Dayo Adeoye remembers seeing the barbed wire.
As an eighth-grader in Marysville, Ohio, she attended class in the shadow of mass incarceration. Down the street from her middle school is the Ohio Reformatory for Women, a state prison built on 260 acres of land. When it opened in 1916, it held 34 women. It now incarcerates more than 2,000.
“The idea of prison was always looming,” said Adeoye, now a second-year College student at the University of Chicago.
That was one reason why she was eager to enroll in “Narrating Social Change,” a course taught this spring by UChicago scholars Cathy Cohen and Alice Kim. For Adeoye, the criminal justice system had always felt close, but the aspiring attorney wanted to see it for herself—to learn from those who knew of its conditions firsthand.
The idea for the course first took root in 2018, when Kim joined UChicago’s Pozen Family Center for Human Rights. As the director of human rights practice, she launched a lab focused on engaging students and community members in solutions to the crisis of mass incarceration. Her vision included a mixed-enrollment course, one in which College undergrads and incarcerated students would learn alongside one another at Stateville Correctional Center in Crest Hill, Illinois.
Both she and Cohen, the David and Mary Winton Green Distinguished Service Professor of Political Science, had already taught classes at Stateville with the Prison + Neighborhood Arts Project (PNAP)—which made them a natural fit to co-teach this first-of-its-kind course.

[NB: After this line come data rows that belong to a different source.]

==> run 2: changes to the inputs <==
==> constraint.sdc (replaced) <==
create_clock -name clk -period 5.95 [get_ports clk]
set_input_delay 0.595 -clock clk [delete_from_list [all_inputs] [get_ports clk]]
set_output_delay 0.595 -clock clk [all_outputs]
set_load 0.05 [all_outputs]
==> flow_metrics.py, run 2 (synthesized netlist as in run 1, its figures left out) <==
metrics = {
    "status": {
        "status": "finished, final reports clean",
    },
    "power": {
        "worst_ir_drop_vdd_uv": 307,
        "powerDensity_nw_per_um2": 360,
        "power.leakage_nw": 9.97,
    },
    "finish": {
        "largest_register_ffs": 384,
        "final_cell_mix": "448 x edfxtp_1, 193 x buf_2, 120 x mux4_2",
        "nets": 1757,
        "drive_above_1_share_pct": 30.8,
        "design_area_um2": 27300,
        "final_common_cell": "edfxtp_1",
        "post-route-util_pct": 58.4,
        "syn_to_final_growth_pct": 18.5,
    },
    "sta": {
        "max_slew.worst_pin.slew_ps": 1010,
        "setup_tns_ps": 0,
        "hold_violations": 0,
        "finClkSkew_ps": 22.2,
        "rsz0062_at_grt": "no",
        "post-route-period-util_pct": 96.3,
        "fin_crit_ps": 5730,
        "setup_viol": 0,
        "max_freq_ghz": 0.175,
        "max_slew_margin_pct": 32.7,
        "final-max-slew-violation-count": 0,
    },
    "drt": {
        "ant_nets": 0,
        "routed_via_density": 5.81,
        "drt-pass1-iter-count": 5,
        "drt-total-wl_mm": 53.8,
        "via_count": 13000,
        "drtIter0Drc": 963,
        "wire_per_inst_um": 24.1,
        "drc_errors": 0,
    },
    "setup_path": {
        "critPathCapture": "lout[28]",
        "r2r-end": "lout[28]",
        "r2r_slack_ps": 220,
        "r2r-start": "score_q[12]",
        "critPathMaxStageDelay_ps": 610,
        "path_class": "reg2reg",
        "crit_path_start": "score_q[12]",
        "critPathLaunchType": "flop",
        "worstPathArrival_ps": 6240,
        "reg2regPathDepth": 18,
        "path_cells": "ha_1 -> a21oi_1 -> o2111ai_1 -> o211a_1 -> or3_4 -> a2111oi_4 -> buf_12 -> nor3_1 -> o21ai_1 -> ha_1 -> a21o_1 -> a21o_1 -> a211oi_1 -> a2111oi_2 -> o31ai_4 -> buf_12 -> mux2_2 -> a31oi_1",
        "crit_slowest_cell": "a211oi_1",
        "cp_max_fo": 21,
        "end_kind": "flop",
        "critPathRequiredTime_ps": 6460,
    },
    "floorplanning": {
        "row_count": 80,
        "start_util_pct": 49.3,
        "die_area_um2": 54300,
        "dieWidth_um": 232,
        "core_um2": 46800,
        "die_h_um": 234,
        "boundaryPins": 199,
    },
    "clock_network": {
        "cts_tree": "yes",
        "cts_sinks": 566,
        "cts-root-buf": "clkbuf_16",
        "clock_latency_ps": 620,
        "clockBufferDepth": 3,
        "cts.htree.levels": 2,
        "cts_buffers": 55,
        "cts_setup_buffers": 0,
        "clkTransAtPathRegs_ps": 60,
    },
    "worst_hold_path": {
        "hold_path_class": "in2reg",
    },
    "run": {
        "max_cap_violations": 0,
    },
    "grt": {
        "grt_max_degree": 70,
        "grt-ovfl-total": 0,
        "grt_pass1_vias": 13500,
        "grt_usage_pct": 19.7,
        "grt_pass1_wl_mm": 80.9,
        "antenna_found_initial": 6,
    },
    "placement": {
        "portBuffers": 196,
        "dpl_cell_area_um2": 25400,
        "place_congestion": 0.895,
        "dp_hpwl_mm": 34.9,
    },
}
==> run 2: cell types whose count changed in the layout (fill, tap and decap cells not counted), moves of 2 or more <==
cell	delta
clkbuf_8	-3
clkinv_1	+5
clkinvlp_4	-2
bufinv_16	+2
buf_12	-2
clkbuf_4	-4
<file path="config.mk">
export PLATFORM = sky130hd
export DESIGN_NAME = led_animation_sequencer
export DESIGN_NICKNAME = d
export VERILOG_FILES = /design/src/las_pkg.sv /design/src/las_cfg.sv /design/src/las_step.sv /design/src/led_animation_sequencer.sv
export SDC_FILE = /design/constraint.sdc
export NUM_CORES = 1
export LEC_CHECK = 0
export BUFFER_PORTS_ARGS = -buffer_cell sky130_fd_sc_hd__buf_2
export CAP_MARGIN = 25
export CORE_MARGIN = 4
export CORE_UTILIZATION = 40
export CTS_BUF_LIST = sky130_fd_sc_hd__clkbuf_8 sky130_fd_sc_hd__clkbuf_16
export DETAILED_ROUTE_END_ITERATION = 12
export SYNTH_ARGS = -nofsm -noshare
export SYNTH_HDL_FRONTEND = slang
export SYNTH_SLANG_ARGS = --single-unit
</file>
<file path="constraint.sdc">
create_clock -name clk -period 4.52 [get_ports clk]
set_input_delay 0.226 -clock clk [delete_from_list [all_inputs] [get_ports clk]]
set_output_delay 0.226 -clock clk [all_outputs]
set_load 0.05 [all_outputs]
</file>
[config.mk]
export PLATFORM = sky130hd
export DESIGN_NAME = arm_logical_alu_with_shifter
export DESIGN_NICKNAME = d
export VERILOG_FILES = /design/src/rtl/alw_pkg.sv /design/src/rtl/alw_regfile.sv /design/src/rtl/alw_shifter.sv /design/src/rtl/alw_logic_unit.sv /design/src/rtl/arm_logical_alu_with_shifter.sv
export SDC_FILE = /design/constraint.sdc
export NUM_CORES = 1
export LEC_CHECK = 0
export BUFFER_PORTS_ARGS = -buffer_cell sky130_fd_sc_hd__clkbuf_2
export CAP_MARGIN = 20
export CORE_MARGIN = 2
export CORE_UTILIZATION = 37
export CTS_CLUSTER_SIZE = 40
export DETAILED_ROUTE_END_ITERATION = 12
export PLACE_DENSITY = 0.62
export SLEW_MARGIN = 10
export SYNTH_ARGS = -nofsm -noshare
export SYNTH_HDL_FRONTEND = slang
export SYNTH_SLANG_ARGS = --single-unit
[constraint.sdc]
create_clock -name clock -period 11.9 [get_ports clock]
set_clock_uncertainty 0.15 [all_clocks]
set_input_delay 0.595 -clock clock [delete_from_list [all_inputs] [get_ports clock]]
set_output_delay 0.595 -clock clock [all_outputs]
set_load 0.05 [all_outputs]
## src/hdl/tmd_pkg.sv

```systemverilog
`default_nettype none
// ----------------------------------------------------------------------------
// Threshold median denoise package
// Widths, register indexes, shared item types and the depths of the line
// store and the queue between the front and back parts.
// ----------------------------------------------------------------------------
package tmd_pkg;

   localparam int PIX_W       = 8;
   localparam int POS_W       = 12;
   localparam int DIM_W       = 13;
   localparam int MAX_DIM     = 4096;
   localparam int LINE_DEPTH  = 4096;
   localparam int LINE_AW     = $clog2(LINE_DEPTH);
   localparam int WIN_SIDE    = 3;
   localparam int WIN_AREA    = WIN_SIDE * WIN_SIDE;
   localparam int WIN_CENTRE  = WIN_AREA / 2;
   localparam int WIN_IDX_W   = $clog2(WIN_AREA);
   localparam int QUEUE_DEPTH = 4;
   localparam int QUEUE_AW    = $clog2(QUEUE_DEPTH);
   localparam int LEVEL_W     = $clog2(QUEUE_DEPTH + 1);
   localparam int CSR_IDX_W   = 2;
   localparam int RSP_W       = PIX_W + 2 * POS_W;

   localparam logic [DIM_W-1:0]   DIM_ONE    = DIM_W'(1);
   localparam logic [DIM_W-1:0]   DIM_MAX    = DIM_W'(MAX_DIM);
   localparam logic [POS_W-1:0]   POS_ONE    = POS_W'(1);
   localparam logic [POS_W-1:0]   POS_TWO    = POS_W'(2);
   localparam logic [LEVEL_W-1:0] QUEUE_FULL = LEVEL_W'(QUEUE_DEPTH);

   localparam logic [CSR_IDX_W-1:0] CSR_THRESHOLD = 2'd0;
   localparam logic [CSR_IDX_W-1:0] CSR_WIDTH     = 2'd1;
   localparam logic [CSR_IDX_W-1:0] CSR_HEIGHT    = 2'd2;

   localparam logic [PIX_W-1:0] THRESHOLD_RESET = 8'd0;
   localparam logic [DIM_W-1:0] WIDTH_RESET     = 13'd640;
   localparam logic [DIM_W-1:0] HEIGHT_RESET    = 13'd480;

   typedef logic [WIN_AREA-1:0][PIX_W-1:0] win_type;

   typedef struct packed {
      logic [PIX_W-1:0] pix;
      logic [POS_W-1:0] row;
      logic [POS_W-1:0] col;
      logic             border;
      logic             interior;
      win_type          win;
   } item_type;

   typedef struct packed {
      logic [PIX_W-1:0] pix;
      logic [POS_W-1:0] row;
      logic [POS_W-1:0] col;
      logic             border;
      logic             interior;
      logic [PIX_W-1:0] centre;
   } meta_type;

endpackage
`default_nettype wire

```

## src/hdl/tmd_back.sv

```systemverilog
`default_nettype none
// ----------------------------------------------------------------------------
// Threshold median denoise back
// Three-stage median network over the 3x3 window, the keep-or-replace
// decision, and an output register that sends the border copy and the
// filtered interior pixel of an item as separate beats.
// ----------------------------------------------------------------------------
module tmd_back (
   input  wire logic                          clock,
   input  wire logic                          reset,
   input  wire logic                          head_valid,
   input  wire tmd_pkg::item_type             head_item,
   output logic                               pop,
   input  wire logic [tmd_pkg::PIX_W-1:0]     noise_threshold,
   output logic                               rsp_tvalid,
   input  wire logic                          rsp_tready,
   output logic [tmd_pkg::RSP_W-1:0]          rsp_tdata,
   output logic                               rsp_tlast
);

   function automatic tmd_pkg::win_type sort2(input tmd_pkg::win_type v,
                                              input logic [tmd_pkg::WIN_IDX_W-1:0] lo,
                                              input logic [tmd_pkg::WIN_IDX_W-1:0] hi);
      tmd_pkg::win_type r;
      r = v;
      if (v[lo] > v[hi]) begin
         r[lo] = v[hi];
         r[hi] = v[lo];
      end
      return r;
   endfunction

   function automatic tmd_pkg::win_type layers_a(input tmd_pkg::win_type v);
      tmd_pkg::win_type r;
      r = sort2(v, 4'd1, 4'd2);
      r = sort2(r, 4'd4, 4'd5);
      r = sort2(r, 4'd7, 4'd8);
      r = sort2(r, 4'd0, 4'd1);
      r = sort2(r, 4'd3, 4'd4);
      r = sort2(r, 4'd6, 4'd7);
      r = sort2(r, 4'd1, 4'd2);
      r = sort2(r, 4'd4, 4'd5);
      r = sort2(r, 4'd7, 4'd8);
      return r;
   endfunction

   function automatic tmd_pkg::win_type layers_b(input tmd_pkg::win_type v);
      tmd_pkg::win_type r;
      r = sort2(v, 4'd0, 4'd3);
      r = sort2(r, 4'd5, 4'd8);
      r = sort2(r, 4'd4, 4'd7);
      r = sort2(r, 4'd3, 4'd6);
      r = sort2(r, 4'd1, 4'd4);
      r = sort2(r, 4'd2, 4'd5);
      r = sort2(r, 4'd4, 4'd7);
      return r;
   endfunction

   function automatic tmd_pkg::win_type layers_c(input tmd_pkg::win_type v);
      tmd_pkg::win_type r;
      r = sort2(v, 4'd4, 4'd2);
      r = sort2(r, 4'd6, 4'd4);
      r = sort2(r, 4'd4, 4'd2);
      return r;
   endfunction

   logic                          advance;
   logic                          load_emit;
   tmd_pkg::meta_type             head_meta;
   tmd_pkg::win_type              med_win;
   logic [tmd_pkg::PIX_W-1:0]     diff;
   logic [tmd_pkg::PIX_W-1:0]     filtered;

   logic                          s1_valid_ff, s1_valid_in;
   logic                          s2_valid_ff, s2_valid_in;
   logic                          s3_valid_ff, s3_valid_in;
   tmd_pkg::meta_type             s1_meta_ff;
   tmd_pkg::meta_type             s2_meta_ff;
   tmd_pkg::meta_type             s3_meta_ff;
   tmd_pkg::win_type              s1_win_ff;
   tmd_pkg::win_type              s2_win_ff;
   logic [tmd_pkg::PIX_W-1:0]     s3_med_ff;

   logic                          bp_ff, bp_in;
   logic                          ip_ff, ip_in;
   tmd_pkg::meta_type             em_meta_ff;
   logic [tmd_pkg::PIX_W-1:0]     em_filt_ff;
   logic [tmd_pkg::POS_W-1:0]     em_row;
   logic [tmd_pkg::POS_W-1:0]     em_col;

   assign advance   = !(bp_ff | ip_ff) | (rsp_tready & (bp_ff ^ ip_ff));
   assign pop       = advance & head_valid;
   assign load_emit = advance & s3_valid_ff;

   assign head_meta.pix      = head_item.pix;
   assign head_meta.row      = head_item.row;
   assign head_meta.col      = head_item.col;
   assign head_meta.border   = head_item.border;
   assign head_meta.interior = head_item.interior;
   assign head_meta.centre   = head_item.win[tmd_pkg::WIN_CENTRE];

   assign med_win = layers_c(s2_win_ff);

   assign s1_valid_in = advance ? head_valid  : s1_valid_ff;
   assign s2_valid_in = advance ? s1_valid_ff : s2_valid_ff;
   assign s3_valid_in = advance ? s2_valid_ff : s3_valid_ff;

   always_ff @(posedge clock) begin
      if (advance) begin
         s1_meta_ff <= head_meta;
         s1_win_ff  <= layers_a(head_item.win);
         s2_meta_ff <= s1_meta_ff;
         s2_win_ff  <= layers_b(s1_win_ff);
         s3_meta_ff <= s2_meta_ff;
         s3_med_ff  <= med_win[tmd_pkg::WIN_CENTRE];
      end
   end

   assign diff     = (s3_meta_ff.centre > s3_med_ff) ? s3_meta_ff.centre - s3_med_ff
                                                     : s3_med_ff - s3_meta_ff.centre;
   assign filtered = (diff <= noise_threshold) ? s3_meta_ff.centre : s3_med_ff;

   always_comb begin
      bp_in = bp_ff;
      ip_in = ip_ff;
      if (load_emit) begin
         bp_in = s3_meta_ff.border;
         ip_in = s3_meta_ff.interior;
      end else if (advance) begin
         bp_in = 1'b0;
         ip_in = 1'b0;
      end else if (rsp_tready) begin
         bp_in = 1'b0;
      end
   end

   always_ff @(posedge clock) begin
      if (load_emit) begin
         em_meta_ff <= s3_meta_ff;
         em_filt_ff <= filtered;
      end
   end

   always_ff @(posedge clock) begin
      if (reset) begin
         s1_valid_ff <= 1'b0;
         s2_valid_ff <= 1'b0;
         s3_valid_ff <= 1'b0;
         bp_ff       <= 1'b0;
         ip_ff       <= 1'b0;
      end else begin
         s1_valid_ff <= s1_valid_in;
         s2_valid_ff <= s2_valid_in;
         s3_valid_ff <= s3_valid_in;
         bp_ff       <= bp_in;
         ip_ff       <= ip_in;
      end
   end

   assign em_row     = em_meta_ff.row - tmd_pkg::POS_ONE;
   assign em_col     = em_meta_ff.col - tmd_pkg::POS_ONE;
   assign rsp_tvalid = bp_ff | ip_ff;
   assign rsp_tlast  = bp_ff ? !ip_ff : 1'b1;
   assign rsp_tdata  = bp_ff ? {em_meta_ff.col, em_meta_ff.row, em_meta_ff.pix}
                             : {em_col, em_row, em_filt_ff};

`ifndef SYNTHESIS
   a_pair_follows: assert property (@(posedge clock) disable iff (reset)
      (rsp_tvalid && rsp_tready && !rsp_tlast) |=> (rsp_tvalid && rsp_tlast))
      else $error("Second result of an item did not follow the border copy.");

   a_interior_pos: assert property (@(posedge clock) disable iff (reset)
      (ip_ff && !bp_ff) |-> ((em_meta_ff.row != '0) && (em_meta_ff.col != '0)))
      else $error("Interior result at a position with no upper-left neighbor.");
`endif

endmodule
`default_nettype wire

```
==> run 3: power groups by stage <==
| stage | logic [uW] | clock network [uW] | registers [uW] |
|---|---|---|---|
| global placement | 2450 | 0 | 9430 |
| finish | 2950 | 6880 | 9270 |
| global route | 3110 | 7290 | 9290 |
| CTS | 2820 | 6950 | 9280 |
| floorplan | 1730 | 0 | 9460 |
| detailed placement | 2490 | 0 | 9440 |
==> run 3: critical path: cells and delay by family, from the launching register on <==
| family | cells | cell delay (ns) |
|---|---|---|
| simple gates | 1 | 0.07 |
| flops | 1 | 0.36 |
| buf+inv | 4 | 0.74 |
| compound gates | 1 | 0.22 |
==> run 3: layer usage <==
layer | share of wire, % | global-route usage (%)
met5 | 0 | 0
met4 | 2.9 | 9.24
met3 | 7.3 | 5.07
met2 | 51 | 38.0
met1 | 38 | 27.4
<file path="config.mk">
export PLATFORM = sky130hd
export DESIGN_NAME = unordered_set_table
export DESIGN_NICKNAME = d
export VERILOG_FILES = /design/src/rtl/ust_pkg.sv /design/src/rtl/ust_ctrl.sv /design/src/rtl/ust_dp.sv /design/src/rtl/unordered_set_table.sv
export SDC_FILE = /design/constraint.sdc
export NUM_CORES = 1
export LEC_CHECK = 0
export ABC_CLOCK_PERIOD_IN_PS = 4500
export BUFFER_PORTS_ARGS = -buffer_cell sky130_fd_sc_hd__buf_2
export CORE_ASPECT_RATIO = 2
export CORE_MARGIN = 2
export CORE_UTILIZATION = 56
export DETAILED_ROUTE_END_ITERATION = 6
export PLACE_DENSITY = 0.74
export SLEW_MARGIN = 10
export SYNTH_ARGS = -nofsm -noshare
export SYNTH_HDL_FRONTEND = slang
export SYNTH_HIERARCHICAL = 1
export SYNTH_SLANG_ARGS = --single-unit
</file>
<file path="constraint.sdc">
create_clock -name clock -period 4.5 [get_ports clock]
set_input_delay 0.45 -clock clock [delete_from_list [all_inputs] [get_ports clock]]
set_output_delay 0.45 -clock clock [all_outputs]
set_load 0.05 [all_outputs]
</file>
===== config.mk =====
export PLATFORM = sky130hd
export DESIGN_NAME = utf16le_to_utf8_transcoder
export DESIGN_NICKNAME = d
export VERILOG_FILES = /design/src/design/u16u8_pkg.sv /design/src/design/u16u8_fifo.sv /design/src/design/u16u8_front.sv /design/src/design/u16u8_back.sv /design/src/design/utf16le_to_utf8_transcoder.sv
export VERILOG_INCLUDE_DIRS = /design/src /design/src/design
export SDC_FILE = /design/constraint.sdc
export NUM_CORES = 1
export LEC_CHECK = 0
export BUFFER_PORTS_ARGS = -buffer_cell sky130_fd_sc_hd__buf_2
export CAP_MARGIN = 20
export CORE_MARGIN = 2
export CORE_UTILIZATION = 50
export DETAILED_ROUTE_END_ITERATION = 16
export PLACE_DENSITY = 0.7
export SLEW_MARGIN = 25
export SYNTH_ARGS = -nofsm -noshare
export SYNTH_HDL_FRONTEND = slang
export SYNTH_SLANG_ARGS = --single-unit
export TNS_END_PERCENT = 20

===== constraint.sdc =====
create_clock -name clk -period 9.9 [get_ports clk]
set_input_delay 1.98 -clock clk [delete_from_list [all_inputs] [get_ports clk]]
set_output_delay 1.98 -clock clk [all_outputs]
set_load 0.03 [all_outputs]
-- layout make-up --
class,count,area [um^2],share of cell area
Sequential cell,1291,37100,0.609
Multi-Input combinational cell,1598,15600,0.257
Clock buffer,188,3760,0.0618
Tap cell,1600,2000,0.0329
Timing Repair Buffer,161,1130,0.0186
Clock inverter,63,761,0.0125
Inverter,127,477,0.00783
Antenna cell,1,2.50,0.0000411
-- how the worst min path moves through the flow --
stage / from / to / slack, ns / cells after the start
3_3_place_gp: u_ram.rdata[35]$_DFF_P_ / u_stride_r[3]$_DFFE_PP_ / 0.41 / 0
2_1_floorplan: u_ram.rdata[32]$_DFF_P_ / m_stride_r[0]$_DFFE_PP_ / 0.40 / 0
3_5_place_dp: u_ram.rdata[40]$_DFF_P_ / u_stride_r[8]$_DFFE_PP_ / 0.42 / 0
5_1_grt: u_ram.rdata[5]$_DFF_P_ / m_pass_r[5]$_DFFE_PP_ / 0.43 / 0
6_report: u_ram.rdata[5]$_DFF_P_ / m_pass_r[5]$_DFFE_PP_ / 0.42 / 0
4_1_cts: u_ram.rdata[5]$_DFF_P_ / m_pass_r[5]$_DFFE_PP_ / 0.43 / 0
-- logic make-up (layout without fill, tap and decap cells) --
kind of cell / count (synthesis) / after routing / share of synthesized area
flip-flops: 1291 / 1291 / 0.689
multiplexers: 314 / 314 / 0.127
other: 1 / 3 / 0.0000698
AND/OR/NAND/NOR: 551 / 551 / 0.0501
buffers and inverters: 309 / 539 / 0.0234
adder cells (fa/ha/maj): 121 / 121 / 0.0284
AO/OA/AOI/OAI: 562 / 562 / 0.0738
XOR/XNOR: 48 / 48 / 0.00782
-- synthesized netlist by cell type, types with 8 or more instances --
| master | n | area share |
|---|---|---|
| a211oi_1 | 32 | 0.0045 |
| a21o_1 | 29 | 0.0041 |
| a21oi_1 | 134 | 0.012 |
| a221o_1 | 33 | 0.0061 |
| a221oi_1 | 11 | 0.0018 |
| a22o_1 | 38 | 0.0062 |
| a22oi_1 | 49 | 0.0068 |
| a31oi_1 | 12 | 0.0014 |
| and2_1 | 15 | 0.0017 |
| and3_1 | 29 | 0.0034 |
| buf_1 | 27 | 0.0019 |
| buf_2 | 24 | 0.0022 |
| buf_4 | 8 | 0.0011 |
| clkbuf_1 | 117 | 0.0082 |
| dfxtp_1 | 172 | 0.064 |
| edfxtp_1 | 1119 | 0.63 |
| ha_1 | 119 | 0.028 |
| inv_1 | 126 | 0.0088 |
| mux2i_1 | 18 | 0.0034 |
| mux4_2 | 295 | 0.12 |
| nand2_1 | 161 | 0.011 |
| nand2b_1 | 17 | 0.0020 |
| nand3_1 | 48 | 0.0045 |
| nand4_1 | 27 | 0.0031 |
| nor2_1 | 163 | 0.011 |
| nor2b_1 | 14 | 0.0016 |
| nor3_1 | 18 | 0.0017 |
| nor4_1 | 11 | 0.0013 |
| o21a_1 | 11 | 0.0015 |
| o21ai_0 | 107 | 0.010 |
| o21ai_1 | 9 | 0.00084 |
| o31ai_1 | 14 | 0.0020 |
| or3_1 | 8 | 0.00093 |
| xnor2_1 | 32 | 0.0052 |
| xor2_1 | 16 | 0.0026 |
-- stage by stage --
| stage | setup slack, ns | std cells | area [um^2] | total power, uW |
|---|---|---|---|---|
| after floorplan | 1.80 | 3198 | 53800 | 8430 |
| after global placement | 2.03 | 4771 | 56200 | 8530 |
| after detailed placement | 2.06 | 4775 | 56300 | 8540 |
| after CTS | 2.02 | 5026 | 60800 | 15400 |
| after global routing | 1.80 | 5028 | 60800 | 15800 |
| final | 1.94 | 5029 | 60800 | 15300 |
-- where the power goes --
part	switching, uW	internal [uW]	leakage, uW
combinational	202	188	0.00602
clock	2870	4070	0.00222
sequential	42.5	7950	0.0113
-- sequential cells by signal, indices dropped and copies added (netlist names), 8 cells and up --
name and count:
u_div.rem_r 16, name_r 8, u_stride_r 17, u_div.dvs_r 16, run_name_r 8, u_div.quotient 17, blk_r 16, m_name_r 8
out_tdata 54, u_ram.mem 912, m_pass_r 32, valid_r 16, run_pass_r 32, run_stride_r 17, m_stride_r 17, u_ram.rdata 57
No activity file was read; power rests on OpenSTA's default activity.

They had originally designed the course in partnership with PNAP’s University Without Walls (UWW) bachelor’s degree program at Stateville. Eight UChicago students and eight UWW students were set to take part in a quarter of learning, dialogue and knowledge-building with weekly classes at the prison. When the coronavirus pandemic made those visits impossible, they found an alternative: opening their virtual classroom to two formerly incarcerated students.
Exploring narratives of struggle against oppression, the syllabus focuses on a carceral system that disproportionately impacts black Americans.
“There’s been a deep engagement with the assigned texts and a continuing commitment to center the ‘inside’ students who are missing at this moment from our class,” Cohen said. “For me, it’s been one of the most delightful teaching experiences I’ve had.”